How to detect UK conflicts

Detecting UK conflicts is the key to achieving a concurrent model that perceives UK conflicts. Issues to consider when implementing UK conflict detection include:

  • The situation of use unique composite key
  • The situation where multiple UK constraints are present.

Overall, the execution steps of UK detection in the UK can be summarized as follows:

  1. Load the schema metadata of tables associated with data and obtain key UK constraint information. It is necessary to cache schema information and ensure consistency here.
  2. Traverse all UK constraints, each of which specifies a set of columns called U for the UK column. For data that needs to be written to the other end, detect the values of columns in set U among them. If there are cases where identical values exist, it is considered a conflict detection.

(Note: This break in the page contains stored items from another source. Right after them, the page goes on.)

`src/hdl/tlbl_pkg.sv`:
```
`default_nettype none

package tlbl_pkg;

	// Defaults for the top-level parameters
	localparam int TLB_ENTRIES_DEF = 8;
	localparam int TABLE_PAGES_DEF = 8;

	// Fixed field widths
	localparam int PAGE_BITS    = 16;
	localparam int FRAME_BITS   = 8;
	localparam int CNT_W        = 32;

	// Page table registers: bit 8 valid, bits 7..0 frame
	localparam int PT_REGS      = 8;
	localparam int PT_IDX_W     = 3;
	localparam int PT_W         = 9;
	localparam int PT_VALID_BIT = 8;
	localparam int CFG_IDX_W    = 4;

	// Request modes
	localparam logic MODE_XLATE = 1'b0;
	localparam logic MODE_CLEAR = 1'b1;

	typedef logic [PT_W-1:0] pt_word_t;

	typedef struct packed {
		logic                 mode;
		logic [PAGE_BITS-1:0] page;
	} req_t;

	typedef struct packed {
		logic [FRAME_BITS-1:0] frame;
		logic                  tlb_hit;
		logic                  page_fault;
		logic [CNT_W-1:0]      hit_total;
		logic [CNT_W-1:0]      miss_total;
	} res_t;

	// Controller to datapath
	typedef struct packed {
		logic load;
		logic look;
		logic upd;
	} cmd_t;

	function automatic pt_word_t pt_reset_val(input logic [PT_IDX_W-1:0] idx);
		pt_word_t v;
		unique case (idx)
			3'd0: v = 9'd261;
			3'd1: v = 9'd258;
			3'd2: v = 9'd264;
			3'd3: v = 9'd257;
			3'd4: v = 9'd265;
			3'd5: v = 9'd259;
			3'd6: v = 9'd263;
			3'd7: v = 9'd260;
			default: v = '0;
		endcase
		return v;
	endfunction

endpackage

`default_nettype wire

```
`src/hdl/tlbl_ctrl.sv`:
```
`default_nettype none

module tlbl_ctrl
	import tlbl_pkg::*;
(
	input  wire  clk,
	input  wire  arst_n,
	input  wire  start,
	output logic busy,
	output cmd_t cmd
);

	typedef enum logic [1:0] {
		ST_IDLE,
		ST_LOOK,
		ST_UPD
	} state_t;

	state_t state_q;
	logic   busy_q;

	always_ff @(posedge clk or negedge arst_n) begin
		if (!arst_n) begin
			state_q <= ST_IDLE;
			busy_q  <= 1'b0;
		end else begin
			unique case (state_q)
				ST_IDLE: begin
					if (start) begin
						state_q <= ST_LOOK;
						busy_q  <= 1'b1;
					end
				end
				ST_LOOK: begin
					state_q <= ST_UPD;
					busy_q  <= 1'b1;
				end
				ST_UPD: begin
					state_q <= ST_IDLE;
					busy_q  <= 1'b0;
				end
				default: begin
					state_q <= ST_IDLE;
					busy_q  <= 1'b0;
				end
			endcase
		end
	end

	assign busy     = busy_q;
	assign cmd.load = start && !busy_q;
	assign cmd.look = (state_q == ST_LOOK);
	assign cmd.upd  = (state_q == ST_UPD);

endmodule

`default_nettype wire

```
`src/hdl/tlbl_dp.sv`:
```
`default_nettype none

module tlbl_dp
	import tlbl_pkg::*;
#(
	parameter int TLB_ENTRIES = TLB_ENTRIES_DEF,
	parameter int TABLE_PAGES = TABLE_PAGES_DEF
) (
	input  wire                  clk,
	input  wire                  arst_n,
	input  cmd_t                 cmd,
	input  req_t                 req,
	input  wire                  cfg_we,
	input  wire [CFG_IDX_W-1:0]  cfg_idx,
	input  wire [PT_W-1:0]       cfg_data,
	output logic                 done,
	output res_t                 res
);

	localparam int IDX_W = $clog2(TLB_ENTRIES);
	localparam int AGE_W = IDX_W;

	// Captured request and page table
	req_t     req_q;
	pt_word_t pt_q [PT_REGS];

	// TLB entries
	logic [TLB_ENTRIES-1:0] vld_q;
	logic [PAGE_BITS-1:0]   pg_q  [TLB_ENTRIES];
	logic [FRAME_BITS-1:0]  frm_q [TLB_ENTRIES];
	logic [AGE_W-1:0]       age_q [TLB_ENTRIES];
	logic [AGE_W-1:0]       age_d [TLB_ENTRIES];

	logic [CNT_W-1:0] hit_cnt_q, miss_cnt_q, hit_cnt_d, miss_cnt_d;

	// Lookup results
	logic                  hit_q;
	logic [IDX_W-1:0]      hit_idx_q;
	logic [AGE_W-1:0]      hit_age_q;
	logic [FRAME_BITS-1:0] hit_frm_q;
	logic [IDX_W-1:0]      slot_q;
	logic                  pt_ok_q;
	logic [FRAME_BITS-1:0] pt_frm_q;

	logic [TLB_ENTRIES-1:0] match_vec, victim_vec;
	logic [IDX_W-1:0]       hit_idx, free_idx, victim_idx, slot;
	pt_word_t               pt_sel;
	logic                   in_tbl;

	res_t res_d, res_q;
	logic done_q;
	logic upd_xlate, upd_hit, upd_fill;

	// Parallel tag compare, LRU victim is the valid entry of the oldest age
	always_comb begin
		for (int i = 0; i < TLB_ENTRIES; i++) begin
			match_vec[i]  = vld_q[i] && (pg_q[i] == req_q.page);
			victim_vec[i] = vld_q[i] && (age_q[i] == AGE_W'(TLB_ENTRIES - 1));
		end
	end

	always_comb begin
		hit_idx    = '0;
		free_idx   = '0;
		victim_idx = '0;
		for (int i = TLB_ENTRIES - 1; i >= 0; i--) begin
			if (match_vec[i])  hit_idx    = IDX_W'(i);
			if (!vld_q[i])     free_idx   = IDX_W'(i);
			if (victim_vec[i]) victim_idx = IDX_W'(i);
		end
	end

	assign slot   = (&vld_q) ? victim_idx : free_idx;
	assign pt_sel = pt_q[req_q.page[PT_IDX_W-1:0]];
	assign in_tbl = (req_q.page < PAGE_BITS'(TABLE_PAGES));

	// Page table registers
	always_ff @(posedge clk or negedge arst_n) begin
		if (!arst_n) begin
			for (int i = 0; i < PT_REGS; i++) begin
				pt_q[i] <= pt_reset_val(PT_IDX_W'(i));
			end
		end else if (cfg_we && (cfg_idx < CFG_IDX_W'(PT_REGS))) begin
			pt_q[cfg_idx[PT_IDX_W-1:0]] <= cfg_data;
		end
	end

	// Request capture and lookup registers
	always_ff @(posedge clk) begin
		if (cmd.load) begin
			req_q <= req;
		end
		if (cmd.look) begin
			hit_q     <= |match_vec;
			hit_idx_q <= hit_idx;
			hit_age_q <= age_q[hit_idx];
			hit_frm_q <= frm_q[hit_idx];
			slot_q    <= slot;
			pt_ok_q   <= in_tbl && pt_sel[PT_VALID_BIT];
			pt_frm_q  <= pt_sel[FRAME_BITS-1:0];
		end
	end

	assign upd_xlate = cmd.upd && (req_q.mode == MODE_XLATE);
	assign upd_hit   = upd_xlate && hit_q;
	assign upd_fill  = upd_xlate && !hit_q && pt_ok_q;

	// LRU ages: touched entry to zero, younger valid ones one older
	always_comb begin
		for (int i = 0; i < TLB_ENTRIES; i++) begin
			age_d[i] = age_q[i];
			if (upd_hit) begin
				if (hit_idx_q == IDX_W'(i)) begin
					age_d[i] = '0;
				end else if (vld_q[i] && (age_q[i] < hit_age_q)) begin
					age_d[i] = age_q[i] + AGE_W'(1);
				end
			end else if (upd_fill) begin
				if (slot_q == IDX_W'(i)) begin
					age_d[i] = '0;
				end else if (vld_q[i]) begin
					age_d[i] = age_q[i] + AGE_W'(1);
				end
			end
		end
	end

	// Saturating counters and result
	always_comb begin
		hit_cnt_d  = hit_cnt_q;
		miss_cnt_d = miss_cnt_q;
		res_d      = '0;
		if (req_q.mode == MODE_CLEAR) begin
			hit_cnt_d  = '0;
			miss_cnt_d = '0;
		end else if (hit_q) begin
			if (hit_cnt_q != '1) hit_cnt_d = hit_cnt_q + CNT_W'(1);
			res_d.frame   = hit_frm_q;
			res_d.tlb_hit = 1'b1;
		end else begin
			if (miss_cnt_q != '1) miss_cnt_d = miss_cnt_q + CNT_W'(1);
			if (pt_ok_q) begin
				res_d.frame = pt_frm_q;
			end else begin
				res_d.page_fault = 1'b1;
			end
		end
		res_d.hit_total  = hit_cnt_d;
		res_d.miss_total = miss_cnt_d;
	end

	always_ff @(posedge clk or negedge arst_n) begin
		if (!arst_n) begin
			vld_q      <= '0;
			hit_cnt_q  <= '0;
			miss_cnt_q <= '0;
			done_q     <= 1'b0;
			for (int i = 0; i < TLB_ENTRIES; i++) begin
				age_q[i] <= '0;
			end
		end else begin
			done_q <= cmd.upd;
			if (cmd.upd) begin
				hit_cnt_q  <= hit_cnt_d;
				miss_cnt_q <= miss_cnt_d;
			end
			if (upd_fill) begin
				vld_q[slot_q] <= 1'b1;
			end
			for (int i = 0; i < TLB_ENTRIES; i++) begin
				age_q[i] <= age_d[i];
			end
		end
	end

	always_ff @(posedge clk) begin
		if (upd_fill) begin
			pg_q[slot_q]  <= req_q.page;
			frm_q[slot_q] <= pt_frm_q;
		end
		if (cmd.upd) begin
			res_q <= res_d;
		end
	end

	assign done = done_q;
	assign res  = res_q;

	// A full TLB holds a permutation of ages: exactly one oldest entry
	a_lru_unique: assert property (@(posedge clk) disable iff (!arst_n)
		(&vld_q) |-> $onehot(victim_vec))
		else $error("LRU ages not a permutation");

	// A hit never changes which entries are valid
	a_hit_keeps_valid: assert property (@(posedge clk) disable iff (!arst_n)
		upd_hit |=> (vld_q == $past(vld_q)))
		else $error("valid bits changed on a hit");

endmodule

`default_nettype wire

```
`src/hdl/tlb_lru_translate.sv`:
```
// Channel  Ports                          Handshake
// -------  -----------------------------  -------------------------------------
// request  start, busy, req (req_t)       taken at an edge with start & !busy
// result   done, res (res_t)              one-cycle strobe, cannot be held off
// config   cfg_we, cfg_idx, cfg_data      page table word, cfg_we & cfg_idx < 8
//
// A request goes through capture, tag lookup and update. The result strobe
// comes in the cycle after the update, and busy is already low in that cycle,
// so the next request can be taken while the result is shown, and none is
// taken earlier. The controller's lookup/update sequence sets the pace.
// Reset clears the TLB valid bits, ages and counters and reloads the page
// table words; no clearing pass is needed. The receiver cannot stall.
`default_nettype none

module tlb_lru_translate
	import tlbl_pkg::*;
#(
	parameter int TLB_ENTRIES = TLB_ENTRIES_DEF,
	parameter int TABLE_PAGES = TABLE_PAGES_DEF
) (
	input  wire                 clk,
	input  wire                 arst_n,
	// request
	input  wire                 start,
	output logic                busy,
	input  req_t                req,
	// result
	output logic                done,
	output res_t                res,
	// page table writes
	input  wire                 cfg_we,
	input  wire [CFG_IDX_W-1:0] cfg_idx,
	input  wire [PT_W-1:0]      cfg_data
);

	cmd_t cmd;

	// Sequencer: idle, lookup, update
	tlbl_ctrl u_ctrl (
		.clk    (clk),
		.arst_n (arst_n),
		.start  (start),
		.busy   (busy),
		.cmd    (cmd)
	);

	// Entry array, LRU ages, page table and counters
	tlbl_dp #(
		.TLB_ENTRIES (TLB_ENTRIES),
		.TABLE_PAGES (TABLE_PAGES)
	) u_dp (
		.clk      (clk),
		.arst_n   (arst_n),
		.cmd      (cmd),
		.req      (req),
		.cfg_we   (cfg_we),
		.cfg_idx  (cfg_idx),
		.cfg_data (cfg_data),
		.done     (done),
		.res      (res)
	);

	// An accepted request makes the block busy straight away
	a_busy_after_accept: assert property (@(posedge clk) disable iff (!arst_n)
		(start && !busy) |=> busy)
		else $error("busy not raised after request");

	// A hit and a page fault never come together; a fault returns frame zero
	a_hit_fault_excl: assert property (@(posedge clk) disable iff (!arst_n)
		done |-> !(res.tlb_hit && res.page_fault))
		else $error("hit and page fault both set");

	a_fault_frame: assert property (@(posedge clk) disable iff (!arst_n)
		(done && res.page_fault) |-> (res.frame == '0))
		else $error("page fault with non-zero frame");

endmodule

`default_nettype wire
```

Put other rows with PK values corresponding to these rows into a conflict queue for subsequent secondary partitioning. Note that during the entire traversal process of UK, when detecting conflicting rows put into a conflict queue, it is still necessary to maintain order and ensure that it does not change the original execution sequence.

Summary

Real-time synchronization of online data is a very important issue when it comes to achieving high-performance writing while perceiving constraint conflicts. Similar problems include how to avoid performance degradation caused by constraint conflicts when encountering PK constraint conflicts. We will share relevant content on this topic in the future.